The following execerpt – puslished in the September 19 – 20, 2009 weekend editon of the Wall Street Journal – is one of a number of excerpts gathered from essays that appeared over the years in the WSJ by Irving Kristol, who died recently at the age of 89. Mr. Kristol, a one time member of the Democratic party, later a member of the Replublican party, and a critic of both, is (as noted in the WSJ): “[M]ost often credited with leading the movement in American politics that came to be called neoconservatism.”
The following excerpt of Mr. Krsistol’s, published in 1972, was then and remains today a spot on critique of what liberalism is, or, more to the point, has become.
Symbolic Politics and Liberal Reform (excerpt), December 15, 1972, by Irving Kristol
"All bad poetry springs from genuine feeling," wrote Oscar Wilde, and I would like to suggest that the same can be said for bad politics. . . .
It seems to me that the politics of liberal reform, in recent years, shows many of the same characteristics as amateur poetry. It has been more concerned with the kind of symbolic action that gratifies the passions of the reformer rather than with the efficacy of the reforms themselves. Indeed, the outstanding characteristic of what we call "the New Politics" is precisely its insistence on the overwhelming importance of revealing, in the public realm, one's intense feelings—we must "care," we must "be concerned," we must be "committed." Unsurprisingly, this goes along with an immense indifference to consequences, to positive results or the lack thereof.

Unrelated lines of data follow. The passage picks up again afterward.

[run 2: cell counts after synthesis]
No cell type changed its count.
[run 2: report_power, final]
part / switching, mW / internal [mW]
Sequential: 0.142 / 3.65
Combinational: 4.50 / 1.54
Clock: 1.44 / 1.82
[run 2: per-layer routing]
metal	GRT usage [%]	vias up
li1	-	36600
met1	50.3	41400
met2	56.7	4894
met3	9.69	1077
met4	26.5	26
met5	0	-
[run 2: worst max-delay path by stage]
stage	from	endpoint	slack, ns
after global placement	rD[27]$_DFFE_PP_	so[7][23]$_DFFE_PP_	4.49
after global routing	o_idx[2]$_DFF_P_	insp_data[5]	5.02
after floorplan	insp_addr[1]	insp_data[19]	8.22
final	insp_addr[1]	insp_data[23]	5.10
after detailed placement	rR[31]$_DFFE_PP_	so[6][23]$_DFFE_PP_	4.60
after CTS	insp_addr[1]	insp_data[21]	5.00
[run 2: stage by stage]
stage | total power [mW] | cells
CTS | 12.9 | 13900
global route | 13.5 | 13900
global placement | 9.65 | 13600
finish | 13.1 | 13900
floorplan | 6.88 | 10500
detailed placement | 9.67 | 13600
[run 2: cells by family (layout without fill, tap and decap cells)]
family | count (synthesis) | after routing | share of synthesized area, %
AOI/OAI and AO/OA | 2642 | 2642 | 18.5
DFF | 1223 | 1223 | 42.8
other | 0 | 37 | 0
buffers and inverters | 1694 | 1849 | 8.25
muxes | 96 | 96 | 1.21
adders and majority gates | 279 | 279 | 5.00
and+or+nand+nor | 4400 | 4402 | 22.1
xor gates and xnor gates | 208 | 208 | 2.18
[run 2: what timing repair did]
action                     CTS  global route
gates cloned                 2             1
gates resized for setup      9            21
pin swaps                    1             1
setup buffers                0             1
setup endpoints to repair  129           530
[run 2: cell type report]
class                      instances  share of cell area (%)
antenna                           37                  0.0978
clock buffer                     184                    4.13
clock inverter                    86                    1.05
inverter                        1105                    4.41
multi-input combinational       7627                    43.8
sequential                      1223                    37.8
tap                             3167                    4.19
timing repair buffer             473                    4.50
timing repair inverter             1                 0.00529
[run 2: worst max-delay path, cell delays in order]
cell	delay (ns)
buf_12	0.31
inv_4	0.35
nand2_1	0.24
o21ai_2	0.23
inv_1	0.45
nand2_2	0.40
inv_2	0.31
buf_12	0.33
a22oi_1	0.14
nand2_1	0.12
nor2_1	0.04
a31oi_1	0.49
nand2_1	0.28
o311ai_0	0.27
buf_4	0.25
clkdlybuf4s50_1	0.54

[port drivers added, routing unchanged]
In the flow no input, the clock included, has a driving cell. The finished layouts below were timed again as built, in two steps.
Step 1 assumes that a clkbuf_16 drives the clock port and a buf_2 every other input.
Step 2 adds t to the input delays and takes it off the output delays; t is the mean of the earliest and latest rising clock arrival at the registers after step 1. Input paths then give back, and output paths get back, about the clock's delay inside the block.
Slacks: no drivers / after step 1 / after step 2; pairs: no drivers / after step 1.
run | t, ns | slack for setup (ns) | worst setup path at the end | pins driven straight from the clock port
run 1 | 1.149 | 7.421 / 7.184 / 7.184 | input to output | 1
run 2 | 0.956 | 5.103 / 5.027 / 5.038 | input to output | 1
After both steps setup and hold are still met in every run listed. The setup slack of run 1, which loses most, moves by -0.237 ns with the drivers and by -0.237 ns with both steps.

While written nearly 37 years ago, this critique remains relevent to virtualy the entirety of today’s liberal agenda, and most especially relevent to the current liberal push for ‘Health Care/Health Insurance reform’ Yes, it would be compassionate and caring to ‘reform’ the ‘Health Care/Health Insurance’ system so that everyone receives easily affordable (or free) government (read ‘taxpayer’) funded access to the best medical care. But such reform is also a pipedream, since the bottom line reality is that the United States simply cannot afford to pay for such a system. As a result, trying to implement such as system will, ultmately, lead to diminished health care for all and, just (if not more) importantly, will: most definitley lead to difficult, almost certainly lead to dire, and very possibly lead to disastorous financial repercussions for the U.S. econonmy in general and middle class taxpayers in particular.
But the current ulta-liberal administration and its lackey ultara-liberal Democrat controlled Congress isn’t worried and, frankly, doesn’t care about such bottom line, real world practicalities (or, more to the point, the lack thereof).
Why? Because, what Mr. Kristol pointed out more than a third of a century ago remains true to this day – namely, neither the bottom line pragmatics nor the bottom line consequences of the social reforms that they trumput are of little, if any, concern to liberals. Rather, what is most important to liberals is that they push forward with “symbolic action” that (supposedly) demonnstrates that they – liberals – “care”, are “concerned” and are “committed” to making the world a better place, ane fair place for everyone, despite the fact that their plan de jeur – in this case, Health Care/Health Insurance reform, will – at best – simply not work, and – at worst, will, for the overwhelming majority of Americans, make a complicated and difficult problem far worse than it already is.